Your task: Copy every line of the following data that includes the string "families".

(Collected data entries)
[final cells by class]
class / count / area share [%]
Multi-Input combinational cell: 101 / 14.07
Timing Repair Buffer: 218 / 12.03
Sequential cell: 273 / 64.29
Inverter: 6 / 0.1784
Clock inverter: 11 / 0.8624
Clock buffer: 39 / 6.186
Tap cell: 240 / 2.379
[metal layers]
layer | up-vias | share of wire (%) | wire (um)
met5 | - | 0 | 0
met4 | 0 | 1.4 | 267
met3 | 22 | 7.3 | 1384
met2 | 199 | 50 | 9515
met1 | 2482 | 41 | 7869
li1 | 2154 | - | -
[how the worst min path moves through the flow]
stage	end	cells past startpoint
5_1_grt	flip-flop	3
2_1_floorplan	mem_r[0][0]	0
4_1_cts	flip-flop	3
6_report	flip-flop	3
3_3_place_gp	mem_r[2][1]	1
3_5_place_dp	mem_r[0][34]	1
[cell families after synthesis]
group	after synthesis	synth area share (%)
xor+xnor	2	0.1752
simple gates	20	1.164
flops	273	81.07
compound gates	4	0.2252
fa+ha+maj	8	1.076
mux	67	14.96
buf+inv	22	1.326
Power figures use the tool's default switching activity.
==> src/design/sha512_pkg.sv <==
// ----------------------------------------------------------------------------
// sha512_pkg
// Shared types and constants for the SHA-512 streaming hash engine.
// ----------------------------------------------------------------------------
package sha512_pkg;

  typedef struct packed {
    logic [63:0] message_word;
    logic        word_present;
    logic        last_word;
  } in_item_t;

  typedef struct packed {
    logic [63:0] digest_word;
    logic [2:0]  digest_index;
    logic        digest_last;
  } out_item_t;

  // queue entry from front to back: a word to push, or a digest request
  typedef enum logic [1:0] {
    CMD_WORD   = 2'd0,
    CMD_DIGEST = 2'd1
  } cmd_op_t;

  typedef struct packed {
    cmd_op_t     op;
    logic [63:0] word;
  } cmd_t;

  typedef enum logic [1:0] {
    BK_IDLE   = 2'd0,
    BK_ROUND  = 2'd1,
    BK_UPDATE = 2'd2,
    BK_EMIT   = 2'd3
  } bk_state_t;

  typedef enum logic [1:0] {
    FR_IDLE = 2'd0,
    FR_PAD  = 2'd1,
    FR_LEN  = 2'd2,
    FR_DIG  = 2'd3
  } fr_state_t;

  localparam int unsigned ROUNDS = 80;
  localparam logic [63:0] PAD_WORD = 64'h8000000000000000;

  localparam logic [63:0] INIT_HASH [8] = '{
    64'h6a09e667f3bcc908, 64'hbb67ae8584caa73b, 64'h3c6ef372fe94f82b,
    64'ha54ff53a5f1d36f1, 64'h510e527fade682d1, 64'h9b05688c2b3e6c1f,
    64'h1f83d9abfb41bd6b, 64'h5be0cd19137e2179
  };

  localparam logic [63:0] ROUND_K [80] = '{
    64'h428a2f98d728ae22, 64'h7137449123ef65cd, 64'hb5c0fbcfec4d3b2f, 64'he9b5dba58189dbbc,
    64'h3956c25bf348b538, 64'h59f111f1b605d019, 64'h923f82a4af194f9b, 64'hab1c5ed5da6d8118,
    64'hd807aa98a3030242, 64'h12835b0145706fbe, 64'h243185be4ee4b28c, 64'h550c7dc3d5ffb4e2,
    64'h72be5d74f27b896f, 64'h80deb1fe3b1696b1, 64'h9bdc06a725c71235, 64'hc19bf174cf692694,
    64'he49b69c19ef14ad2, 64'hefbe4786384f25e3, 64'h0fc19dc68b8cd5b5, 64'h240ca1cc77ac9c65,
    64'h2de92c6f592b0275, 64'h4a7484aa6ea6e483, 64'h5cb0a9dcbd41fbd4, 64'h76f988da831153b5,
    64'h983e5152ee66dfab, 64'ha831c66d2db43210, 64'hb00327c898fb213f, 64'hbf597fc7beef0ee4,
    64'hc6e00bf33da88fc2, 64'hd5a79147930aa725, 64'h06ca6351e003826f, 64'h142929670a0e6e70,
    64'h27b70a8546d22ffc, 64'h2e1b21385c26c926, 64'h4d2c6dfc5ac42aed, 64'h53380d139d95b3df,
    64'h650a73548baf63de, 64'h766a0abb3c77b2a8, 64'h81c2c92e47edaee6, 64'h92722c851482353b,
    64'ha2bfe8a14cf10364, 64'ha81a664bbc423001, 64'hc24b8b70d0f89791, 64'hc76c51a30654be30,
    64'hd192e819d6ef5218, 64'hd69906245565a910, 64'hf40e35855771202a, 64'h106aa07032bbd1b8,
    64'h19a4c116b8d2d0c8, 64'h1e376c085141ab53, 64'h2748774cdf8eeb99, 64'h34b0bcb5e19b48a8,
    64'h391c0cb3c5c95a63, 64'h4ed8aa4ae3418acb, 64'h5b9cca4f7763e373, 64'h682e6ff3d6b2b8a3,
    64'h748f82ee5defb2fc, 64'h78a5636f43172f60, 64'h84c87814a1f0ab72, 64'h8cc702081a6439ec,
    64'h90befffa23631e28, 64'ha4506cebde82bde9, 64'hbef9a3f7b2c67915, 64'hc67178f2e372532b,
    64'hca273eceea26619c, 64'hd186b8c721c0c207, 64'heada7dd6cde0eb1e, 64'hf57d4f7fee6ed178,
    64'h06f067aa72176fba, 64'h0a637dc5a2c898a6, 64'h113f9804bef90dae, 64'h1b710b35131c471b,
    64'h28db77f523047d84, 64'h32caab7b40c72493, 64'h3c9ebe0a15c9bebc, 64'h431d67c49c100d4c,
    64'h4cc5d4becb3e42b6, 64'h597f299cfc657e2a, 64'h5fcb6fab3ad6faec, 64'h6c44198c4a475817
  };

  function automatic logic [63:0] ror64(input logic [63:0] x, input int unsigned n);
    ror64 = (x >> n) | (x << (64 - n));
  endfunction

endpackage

==

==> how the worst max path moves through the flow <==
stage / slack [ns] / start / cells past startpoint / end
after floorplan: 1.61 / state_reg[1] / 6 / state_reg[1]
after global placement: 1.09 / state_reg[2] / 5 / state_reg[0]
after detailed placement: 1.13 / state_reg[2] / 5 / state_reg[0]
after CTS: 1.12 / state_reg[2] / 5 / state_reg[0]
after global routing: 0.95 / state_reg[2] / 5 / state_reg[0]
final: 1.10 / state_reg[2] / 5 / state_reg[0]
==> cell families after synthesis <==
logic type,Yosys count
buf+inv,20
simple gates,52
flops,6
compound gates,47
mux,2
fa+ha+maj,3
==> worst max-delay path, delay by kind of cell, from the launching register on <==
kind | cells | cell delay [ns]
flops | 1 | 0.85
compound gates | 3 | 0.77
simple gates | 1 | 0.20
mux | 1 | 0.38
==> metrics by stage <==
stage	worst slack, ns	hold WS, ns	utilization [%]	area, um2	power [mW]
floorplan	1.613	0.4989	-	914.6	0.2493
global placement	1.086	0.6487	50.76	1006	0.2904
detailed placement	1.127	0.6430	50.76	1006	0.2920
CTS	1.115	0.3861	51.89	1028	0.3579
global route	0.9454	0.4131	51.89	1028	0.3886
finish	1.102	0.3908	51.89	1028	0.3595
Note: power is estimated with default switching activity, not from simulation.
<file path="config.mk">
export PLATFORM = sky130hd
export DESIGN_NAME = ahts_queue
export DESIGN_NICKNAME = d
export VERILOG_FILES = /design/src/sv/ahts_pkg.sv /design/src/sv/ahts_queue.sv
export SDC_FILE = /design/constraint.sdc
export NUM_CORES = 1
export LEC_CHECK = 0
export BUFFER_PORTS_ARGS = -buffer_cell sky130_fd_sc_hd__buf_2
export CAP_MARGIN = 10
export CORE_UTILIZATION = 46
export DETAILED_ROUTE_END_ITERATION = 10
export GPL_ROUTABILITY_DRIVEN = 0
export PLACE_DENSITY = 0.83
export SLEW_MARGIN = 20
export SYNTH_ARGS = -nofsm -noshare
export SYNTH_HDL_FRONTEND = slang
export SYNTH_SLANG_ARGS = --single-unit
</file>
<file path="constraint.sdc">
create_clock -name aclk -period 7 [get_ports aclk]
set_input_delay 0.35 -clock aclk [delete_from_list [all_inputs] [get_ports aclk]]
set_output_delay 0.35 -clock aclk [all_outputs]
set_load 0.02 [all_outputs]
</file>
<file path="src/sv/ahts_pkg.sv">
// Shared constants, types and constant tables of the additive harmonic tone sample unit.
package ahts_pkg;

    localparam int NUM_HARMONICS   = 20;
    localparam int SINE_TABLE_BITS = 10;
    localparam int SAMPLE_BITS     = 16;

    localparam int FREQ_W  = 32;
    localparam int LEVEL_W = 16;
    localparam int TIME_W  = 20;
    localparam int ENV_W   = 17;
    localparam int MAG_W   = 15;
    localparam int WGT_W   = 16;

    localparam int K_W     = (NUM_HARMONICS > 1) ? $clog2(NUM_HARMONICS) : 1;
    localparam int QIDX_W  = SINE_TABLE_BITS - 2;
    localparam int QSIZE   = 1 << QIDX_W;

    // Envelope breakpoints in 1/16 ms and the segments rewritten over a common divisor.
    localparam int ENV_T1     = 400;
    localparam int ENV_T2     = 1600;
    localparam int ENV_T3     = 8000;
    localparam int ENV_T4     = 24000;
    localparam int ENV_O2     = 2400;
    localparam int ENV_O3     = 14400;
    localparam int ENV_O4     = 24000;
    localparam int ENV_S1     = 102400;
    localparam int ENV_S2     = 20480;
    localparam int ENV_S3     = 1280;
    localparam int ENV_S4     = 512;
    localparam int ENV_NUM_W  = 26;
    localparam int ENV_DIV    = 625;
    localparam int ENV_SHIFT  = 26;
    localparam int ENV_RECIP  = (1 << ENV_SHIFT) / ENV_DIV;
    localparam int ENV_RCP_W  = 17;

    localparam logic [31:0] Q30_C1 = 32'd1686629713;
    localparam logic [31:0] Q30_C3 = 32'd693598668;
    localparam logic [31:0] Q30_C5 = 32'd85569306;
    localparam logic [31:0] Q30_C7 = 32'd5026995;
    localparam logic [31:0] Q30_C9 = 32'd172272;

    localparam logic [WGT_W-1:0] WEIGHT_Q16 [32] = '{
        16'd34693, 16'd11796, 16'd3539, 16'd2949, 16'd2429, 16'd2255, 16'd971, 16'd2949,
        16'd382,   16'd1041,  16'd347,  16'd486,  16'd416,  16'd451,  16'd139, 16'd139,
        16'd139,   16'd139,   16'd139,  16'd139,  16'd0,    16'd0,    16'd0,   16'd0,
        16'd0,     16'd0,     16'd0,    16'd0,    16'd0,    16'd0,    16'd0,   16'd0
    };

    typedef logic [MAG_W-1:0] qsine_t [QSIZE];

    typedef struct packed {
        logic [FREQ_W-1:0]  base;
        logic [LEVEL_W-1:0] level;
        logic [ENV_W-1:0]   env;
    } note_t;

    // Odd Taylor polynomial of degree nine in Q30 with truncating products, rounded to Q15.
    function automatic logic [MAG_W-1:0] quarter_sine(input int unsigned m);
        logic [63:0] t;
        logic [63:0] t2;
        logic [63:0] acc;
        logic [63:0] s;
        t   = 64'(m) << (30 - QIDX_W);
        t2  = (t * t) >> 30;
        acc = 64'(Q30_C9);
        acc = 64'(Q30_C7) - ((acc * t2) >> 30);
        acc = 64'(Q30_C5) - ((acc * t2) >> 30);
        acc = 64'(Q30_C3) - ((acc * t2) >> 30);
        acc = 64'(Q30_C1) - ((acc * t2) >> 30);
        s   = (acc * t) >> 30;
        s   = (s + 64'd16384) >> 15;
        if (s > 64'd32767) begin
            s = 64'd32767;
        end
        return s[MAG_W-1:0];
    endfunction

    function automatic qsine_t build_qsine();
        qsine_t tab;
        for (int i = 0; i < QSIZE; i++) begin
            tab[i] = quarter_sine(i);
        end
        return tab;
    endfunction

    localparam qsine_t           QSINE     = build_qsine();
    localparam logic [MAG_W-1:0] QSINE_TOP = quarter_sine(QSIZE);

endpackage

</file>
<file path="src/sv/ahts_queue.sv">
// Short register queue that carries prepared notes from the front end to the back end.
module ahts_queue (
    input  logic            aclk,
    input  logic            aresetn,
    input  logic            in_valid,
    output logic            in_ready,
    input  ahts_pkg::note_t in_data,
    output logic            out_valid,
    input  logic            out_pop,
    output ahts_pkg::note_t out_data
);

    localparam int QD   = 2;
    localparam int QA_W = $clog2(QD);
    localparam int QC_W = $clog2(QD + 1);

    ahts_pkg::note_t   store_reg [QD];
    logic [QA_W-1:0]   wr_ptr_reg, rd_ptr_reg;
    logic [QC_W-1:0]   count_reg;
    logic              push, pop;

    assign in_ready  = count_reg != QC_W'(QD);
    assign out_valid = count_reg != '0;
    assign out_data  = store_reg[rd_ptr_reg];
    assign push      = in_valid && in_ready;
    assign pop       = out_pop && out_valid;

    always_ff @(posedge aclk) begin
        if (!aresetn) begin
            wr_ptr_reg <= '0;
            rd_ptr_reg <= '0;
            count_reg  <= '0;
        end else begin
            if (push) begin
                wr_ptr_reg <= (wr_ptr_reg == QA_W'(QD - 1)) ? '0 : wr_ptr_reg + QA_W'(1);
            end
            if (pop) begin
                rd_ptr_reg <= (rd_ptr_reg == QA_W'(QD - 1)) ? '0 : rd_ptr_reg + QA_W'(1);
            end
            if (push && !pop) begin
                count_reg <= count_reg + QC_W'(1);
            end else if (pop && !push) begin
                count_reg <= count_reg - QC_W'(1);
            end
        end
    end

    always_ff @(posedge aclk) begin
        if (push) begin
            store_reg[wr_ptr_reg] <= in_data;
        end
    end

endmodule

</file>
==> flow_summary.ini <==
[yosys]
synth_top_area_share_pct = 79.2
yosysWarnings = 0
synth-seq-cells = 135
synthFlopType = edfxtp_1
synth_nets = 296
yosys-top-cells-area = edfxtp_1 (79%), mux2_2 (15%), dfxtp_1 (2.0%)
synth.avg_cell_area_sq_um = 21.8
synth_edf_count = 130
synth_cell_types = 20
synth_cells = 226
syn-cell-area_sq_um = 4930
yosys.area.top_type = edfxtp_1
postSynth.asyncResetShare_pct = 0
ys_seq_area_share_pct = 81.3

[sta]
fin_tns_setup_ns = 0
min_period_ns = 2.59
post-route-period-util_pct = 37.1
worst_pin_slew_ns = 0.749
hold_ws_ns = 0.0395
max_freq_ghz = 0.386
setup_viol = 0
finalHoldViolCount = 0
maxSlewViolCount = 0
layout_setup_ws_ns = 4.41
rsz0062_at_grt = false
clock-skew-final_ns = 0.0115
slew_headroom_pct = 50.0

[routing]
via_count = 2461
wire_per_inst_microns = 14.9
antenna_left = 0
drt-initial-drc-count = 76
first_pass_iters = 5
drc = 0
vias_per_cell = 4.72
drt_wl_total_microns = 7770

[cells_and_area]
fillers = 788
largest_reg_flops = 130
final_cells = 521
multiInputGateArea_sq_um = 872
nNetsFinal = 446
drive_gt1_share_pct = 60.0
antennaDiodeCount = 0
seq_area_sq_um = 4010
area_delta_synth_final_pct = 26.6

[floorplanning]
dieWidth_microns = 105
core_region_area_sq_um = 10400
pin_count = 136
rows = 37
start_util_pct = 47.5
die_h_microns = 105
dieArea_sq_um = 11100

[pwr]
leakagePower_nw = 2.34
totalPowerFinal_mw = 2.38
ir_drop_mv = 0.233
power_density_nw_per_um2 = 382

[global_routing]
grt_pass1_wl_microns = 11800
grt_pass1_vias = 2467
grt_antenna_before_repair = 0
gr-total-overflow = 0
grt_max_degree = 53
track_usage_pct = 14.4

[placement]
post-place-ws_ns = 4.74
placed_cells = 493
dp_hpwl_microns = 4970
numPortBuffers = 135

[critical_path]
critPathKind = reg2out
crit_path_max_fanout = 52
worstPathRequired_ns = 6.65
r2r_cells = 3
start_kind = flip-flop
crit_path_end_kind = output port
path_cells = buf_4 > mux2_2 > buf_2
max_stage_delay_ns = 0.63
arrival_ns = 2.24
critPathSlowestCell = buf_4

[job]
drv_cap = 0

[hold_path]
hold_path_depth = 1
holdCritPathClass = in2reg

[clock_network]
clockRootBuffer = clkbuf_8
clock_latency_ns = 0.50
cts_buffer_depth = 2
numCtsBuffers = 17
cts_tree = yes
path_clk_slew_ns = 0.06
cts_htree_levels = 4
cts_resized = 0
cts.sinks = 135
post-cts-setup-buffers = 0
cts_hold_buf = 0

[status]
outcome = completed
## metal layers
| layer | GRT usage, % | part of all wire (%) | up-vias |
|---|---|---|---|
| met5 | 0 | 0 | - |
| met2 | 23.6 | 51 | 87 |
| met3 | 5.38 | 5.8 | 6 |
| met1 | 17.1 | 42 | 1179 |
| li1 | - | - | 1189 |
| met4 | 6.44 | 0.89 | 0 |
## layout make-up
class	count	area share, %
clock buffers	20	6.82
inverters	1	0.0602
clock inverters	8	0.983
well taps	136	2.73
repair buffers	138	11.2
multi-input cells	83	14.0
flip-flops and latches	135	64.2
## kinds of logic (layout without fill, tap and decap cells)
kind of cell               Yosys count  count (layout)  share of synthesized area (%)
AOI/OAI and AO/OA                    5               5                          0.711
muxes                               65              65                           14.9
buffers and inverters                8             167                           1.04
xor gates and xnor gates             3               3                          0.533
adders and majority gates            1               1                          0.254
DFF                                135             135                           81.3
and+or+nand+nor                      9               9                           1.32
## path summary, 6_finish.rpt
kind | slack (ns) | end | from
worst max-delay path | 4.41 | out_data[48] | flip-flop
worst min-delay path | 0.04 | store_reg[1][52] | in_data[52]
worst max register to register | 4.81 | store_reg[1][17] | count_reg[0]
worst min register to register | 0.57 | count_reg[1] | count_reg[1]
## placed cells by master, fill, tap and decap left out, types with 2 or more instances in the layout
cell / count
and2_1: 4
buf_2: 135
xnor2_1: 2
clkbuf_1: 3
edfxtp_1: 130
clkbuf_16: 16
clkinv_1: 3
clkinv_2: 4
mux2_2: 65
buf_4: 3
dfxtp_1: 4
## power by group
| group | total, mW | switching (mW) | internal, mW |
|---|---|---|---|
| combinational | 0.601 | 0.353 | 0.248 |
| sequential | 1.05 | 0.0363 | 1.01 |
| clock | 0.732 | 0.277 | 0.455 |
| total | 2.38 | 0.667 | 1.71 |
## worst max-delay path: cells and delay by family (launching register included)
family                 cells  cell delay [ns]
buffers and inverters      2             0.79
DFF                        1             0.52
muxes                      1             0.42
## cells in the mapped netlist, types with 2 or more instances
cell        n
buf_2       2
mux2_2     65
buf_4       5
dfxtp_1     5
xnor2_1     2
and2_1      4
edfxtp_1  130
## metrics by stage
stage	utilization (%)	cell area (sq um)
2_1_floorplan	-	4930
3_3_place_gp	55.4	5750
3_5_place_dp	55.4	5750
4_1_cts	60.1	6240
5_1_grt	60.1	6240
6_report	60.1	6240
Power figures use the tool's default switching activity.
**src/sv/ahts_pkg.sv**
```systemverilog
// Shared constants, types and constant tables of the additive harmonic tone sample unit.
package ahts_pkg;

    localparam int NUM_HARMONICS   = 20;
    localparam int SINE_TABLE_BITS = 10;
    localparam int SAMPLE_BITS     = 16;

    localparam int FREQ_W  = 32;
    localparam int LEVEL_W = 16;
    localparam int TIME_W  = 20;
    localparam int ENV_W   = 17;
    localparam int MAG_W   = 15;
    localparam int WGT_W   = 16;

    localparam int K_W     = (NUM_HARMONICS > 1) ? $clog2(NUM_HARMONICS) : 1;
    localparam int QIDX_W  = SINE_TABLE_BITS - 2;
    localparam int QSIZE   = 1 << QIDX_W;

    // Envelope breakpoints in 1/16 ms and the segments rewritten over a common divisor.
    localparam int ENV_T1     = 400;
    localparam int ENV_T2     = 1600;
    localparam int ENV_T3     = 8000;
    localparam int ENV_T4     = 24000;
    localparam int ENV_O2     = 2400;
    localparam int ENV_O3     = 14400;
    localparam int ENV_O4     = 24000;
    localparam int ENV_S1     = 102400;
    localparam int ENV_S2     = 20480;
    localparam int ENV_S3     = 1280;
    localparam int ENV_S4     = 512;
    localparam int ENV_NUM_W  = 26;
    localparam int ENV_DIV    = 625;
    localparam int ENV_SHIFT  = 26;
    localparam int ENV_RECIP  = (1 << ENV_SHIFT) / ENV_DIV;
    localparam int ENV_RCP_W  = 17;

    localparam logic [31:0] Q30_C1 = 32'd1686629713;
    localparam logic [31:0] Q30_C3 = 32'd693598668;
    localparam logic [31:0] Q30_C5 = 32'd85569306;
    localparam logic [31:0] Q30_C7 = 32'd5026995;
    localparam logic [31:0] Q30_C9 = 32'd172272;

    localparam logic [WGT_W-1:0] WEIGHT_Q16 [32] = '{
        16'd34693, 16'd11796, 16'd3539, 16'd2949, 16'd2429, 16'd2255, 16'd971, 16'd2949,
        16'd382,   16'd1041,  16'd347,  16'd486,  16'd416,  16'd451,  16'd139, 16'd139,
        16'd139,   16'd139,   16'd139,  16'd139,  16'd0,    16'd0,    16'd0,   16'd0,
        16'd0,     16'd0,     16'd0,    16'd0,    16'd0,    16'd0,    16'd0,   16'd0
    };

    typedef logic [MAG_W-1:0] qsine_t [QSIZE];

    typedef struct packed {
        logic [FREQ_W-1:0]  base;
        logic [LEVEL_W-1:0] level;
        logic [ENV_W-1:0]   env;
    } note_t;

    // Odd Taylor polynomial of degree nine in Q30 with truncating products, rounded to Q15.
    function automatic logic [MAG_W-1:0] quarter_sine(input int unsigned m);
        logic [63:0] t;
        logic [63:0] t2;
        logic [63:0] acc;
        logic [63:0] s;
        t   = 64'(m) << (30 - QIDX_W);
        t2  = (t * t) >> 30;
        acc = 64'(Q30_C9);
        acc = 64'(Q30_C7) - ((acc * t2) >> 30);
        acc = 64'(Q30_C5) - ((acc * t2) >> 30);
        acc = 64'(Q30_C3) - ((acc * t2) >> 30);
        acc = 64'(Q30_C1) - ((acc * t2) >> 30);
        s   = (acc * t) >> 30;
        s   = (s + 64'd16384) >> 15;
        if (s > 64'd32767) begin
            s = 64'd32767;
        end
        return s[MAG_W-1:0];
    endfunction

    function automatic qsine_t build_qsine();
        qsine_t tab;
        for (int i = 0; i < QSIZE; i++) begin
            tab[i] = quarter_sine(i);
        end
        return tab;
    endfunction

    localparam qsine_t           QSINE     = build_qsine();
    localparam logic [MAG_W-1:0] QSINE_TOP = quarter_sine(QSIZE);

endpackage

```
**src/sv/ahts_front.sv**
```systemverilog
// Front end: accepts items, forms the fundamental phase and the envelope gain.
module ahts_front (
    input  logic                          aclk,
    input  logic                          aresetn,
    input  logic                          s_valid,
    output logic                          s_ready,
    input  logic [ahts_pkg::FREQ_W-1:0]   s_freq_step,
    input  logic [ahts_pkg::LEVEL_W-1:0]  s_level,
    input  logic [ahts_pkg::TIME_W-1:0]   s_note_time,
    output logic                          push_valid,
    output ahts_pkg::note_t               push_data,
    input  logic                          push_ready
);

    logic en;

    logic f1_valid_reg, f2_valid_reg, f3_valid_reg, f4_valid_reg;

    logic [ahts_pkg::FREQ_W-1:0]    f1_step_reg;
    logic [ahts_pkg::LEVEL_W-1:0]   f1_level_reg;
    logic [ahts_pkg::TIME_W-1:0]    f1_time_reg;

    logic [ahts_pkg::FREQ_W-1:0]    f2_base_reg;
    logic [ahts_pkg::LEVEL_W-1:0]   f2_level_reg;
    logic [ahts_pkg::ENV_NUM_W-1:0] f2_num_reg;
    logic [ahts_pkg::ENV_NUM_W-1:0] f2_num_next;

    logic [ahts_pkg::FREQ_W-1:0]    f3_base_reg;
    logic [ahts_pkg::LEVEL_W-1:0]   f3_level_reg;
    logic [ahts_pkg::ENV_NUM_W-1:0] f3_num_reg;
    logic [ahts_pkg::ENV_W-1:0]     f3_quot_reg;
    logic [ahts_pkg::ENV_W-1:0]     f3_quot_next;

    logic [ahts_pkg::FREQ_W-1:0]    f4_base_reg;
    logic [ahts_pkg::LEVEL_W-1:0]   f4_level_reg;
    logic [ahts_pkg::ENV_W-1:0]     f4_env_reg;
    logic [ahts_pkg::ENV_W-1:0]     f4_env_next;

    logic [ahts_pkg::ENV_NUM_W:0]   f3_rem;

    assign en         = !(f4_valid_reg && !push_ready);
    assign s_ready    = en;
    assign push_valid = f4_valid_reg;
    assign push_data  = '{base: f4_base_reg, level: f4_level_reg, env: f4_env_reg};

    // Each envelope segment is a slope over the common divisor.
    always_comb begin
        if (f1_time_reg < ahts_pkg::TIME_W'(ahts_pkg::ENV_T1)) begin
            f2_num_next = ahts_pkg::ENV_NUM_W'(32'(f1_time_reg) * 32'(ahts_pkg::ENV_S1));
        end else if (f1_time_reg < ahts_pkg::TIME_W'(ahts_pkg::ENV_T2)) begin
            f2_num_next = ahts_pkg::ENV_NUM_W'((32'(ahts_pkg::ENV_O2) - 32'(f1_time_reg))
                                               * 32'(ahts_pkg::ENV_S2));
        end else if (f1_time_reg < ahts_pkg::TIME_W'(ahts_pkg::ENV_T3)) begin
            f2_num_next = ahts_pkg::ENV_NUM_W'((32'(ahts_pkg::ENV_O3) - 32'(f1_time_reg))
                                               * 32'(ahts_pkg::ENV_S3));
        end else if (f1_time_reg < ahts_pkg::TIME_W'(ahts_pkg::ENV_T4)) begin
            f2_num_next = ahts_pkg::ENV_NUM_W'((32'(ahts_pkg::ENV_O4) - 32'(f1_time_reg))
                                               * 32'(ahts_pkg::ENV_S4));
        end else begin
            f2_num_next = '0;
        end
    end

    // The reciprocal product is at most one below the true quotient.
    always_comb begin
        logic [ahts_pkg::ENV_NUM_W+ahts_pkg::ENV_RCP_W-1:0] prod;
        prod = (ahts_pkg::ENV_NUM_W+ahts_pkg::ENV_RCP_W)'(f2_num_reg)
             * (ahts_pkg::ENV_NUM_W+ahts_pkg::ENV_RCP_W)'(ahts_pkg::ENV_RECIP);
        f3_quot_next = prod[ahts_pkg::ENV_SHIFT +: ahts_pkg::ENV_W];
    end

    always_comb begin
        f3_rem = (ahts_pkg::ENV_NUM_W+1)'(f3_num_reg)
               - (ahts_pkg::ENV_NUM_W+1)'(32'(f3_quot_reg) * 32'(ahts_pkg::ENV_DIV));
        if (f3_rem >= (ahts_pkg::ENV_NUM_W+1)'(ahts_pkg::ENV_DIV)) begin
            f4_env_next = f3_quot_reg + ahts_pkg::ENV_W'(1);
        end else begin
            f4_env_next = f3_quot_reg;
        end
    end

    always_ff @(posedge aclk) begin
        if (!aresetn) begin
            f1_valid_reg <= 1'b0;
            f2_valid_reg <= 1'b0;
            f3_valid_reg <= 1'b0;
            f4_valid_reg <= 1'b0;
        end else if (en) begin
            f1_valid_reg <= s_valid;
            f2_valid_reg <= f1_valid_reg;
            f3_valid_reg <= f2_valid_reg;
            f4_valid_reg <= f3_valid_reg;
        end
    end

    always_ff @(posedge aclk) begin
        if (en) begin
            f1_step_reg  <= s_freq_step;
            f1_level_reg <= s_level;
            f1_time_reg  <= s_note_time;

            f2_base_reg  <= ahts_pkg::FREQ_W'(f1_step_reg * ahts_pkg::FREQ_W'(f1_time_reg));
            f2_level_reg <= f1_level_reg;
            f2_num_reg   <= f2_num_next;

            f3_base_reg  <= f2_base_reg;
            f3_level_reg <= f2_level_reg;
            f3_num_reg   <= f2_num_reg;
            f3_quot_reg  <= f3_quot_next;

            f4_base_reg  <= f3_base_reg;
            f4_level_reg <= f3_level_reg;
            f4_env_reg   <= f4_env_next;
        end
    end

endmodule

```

Solution below:
[cell families after synthesis]
==> cell families after synthesis <==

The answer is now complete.